Si ottiene riempiendo i corni di vacca che abbia figliato almeno una volta con il letame fresco (senza aggiunta di altro materiale vegetale).

Dovrà essere quello autunnale prodotto dalla brucatura dei prati al momento del risveglio vegetativo. Dopo il riempimento verranno interrati nella parte di terreno con la migliore esposizione tenendo sotto controllo l’umidità in modo da evitare eccessi che potrebbero comprometterne la trasformazione. I corni resteranno interrati tutta la stagione invernale che, grazie ai freddi intensi, favorisce una più intensa trasformazione. A primavera inoltrata il preparato è pronto per l’utilizzo.

Corno

Silice

Si ottiene riempiendo i corni di vacca che abbia figliato almeno una volta con quarzo di silice.

Quest’ultimo viene impastato con acqua piovana e inserito nei corni. Dopo il riempimento verranno interrati fino a inizio autunno quando verranno recuperati, il contenuto verrà estratto e conservato in un recipiente di vetro esposto al sole. La polvere finissima ottenuta verrà sciolta nell’acqua e spruzzata (in giorni soleggiati) sulla foglie delle piante quando le foglie stanno sviluppandosi (max 50 cm altezza) o quando si stanno formando i frutti: la sua azione è quella di rafforzare gli aspetti qualitativi del prodotto agendo sul beneficio che la luce apporta alla pianta.

Tisane e

Macerati

In sostituzione ai pesticidi chimici vengono impiegati degli antiparassitari naturali.

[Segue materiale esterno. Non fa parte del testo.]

## config.mk

```make
export PLATFORM = sky130hd
export DESIGN_NAME = cipu_stream_tx
export DESIGN_NICKNAME = d
export VERILOG_FILES = /design/src/rtl/cipu_stream_tx.sv
export SDC_FILE = /design/constraint.sdc
export NUM_CORES = 1
export LEC_CHECK = 0
export CAP_MARGIN = 20
export CELL_PAD_IN_SITES_DETAIL_PLACEMENT = 1
export CELL_PAD_IN_SITES_GLOBAL_PLACEMENT = 2
export CORE_ASPECT_RATIO = 1.4
export CORE_UTILIZATION = 30
export CTS_BUF_LIST = sky130_fd_sc_hd__clkbuf_8
export CTS_CLUSTER_SIZE = 28
export DETAILED_ROUTE_END_ITERATION = 10
export GPL_ROUTABILITY_DRIVEN = 1
export GPL_TIMING_DRIVEN = 1
export PLACE_DENSITY = 0.49
export SLEW_MARGIN = 20
export SYNTH_ARGS = -nofsm -noshare
export SYNTH_HDL_FRONTEND = slang
export SYNTH_SLANG_ARGS = --single-unit
```

## constraint.sdc

```tcl
create_clock -name clk -period 5.9 [get_ports clk]
set_clock_uncertainty 0.05 [all_clocks]
set_input_delay 1.77 -clock clk [delete_from_list [all_inputs] [get_ports clk]]
set_output_delay 1.77 -clock clk [all_outputs]
set_load 0.02 [all_outputs]
```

Nel rispetto dell’ambiente e dell’uomo l’impiego di erbe officinali permette la realizzazione di insetticidi biologici in forma di macerati o di tisane: il macerato di equiseto come fertilizzante; la tisana d’ortica spruzzata sulla pianta la protegge da larve e insetti, sul piede risulta essere un buon fertilizzante; tisana di tarassaco apporta nutrimento al terreno e ne stimola la vegetazione.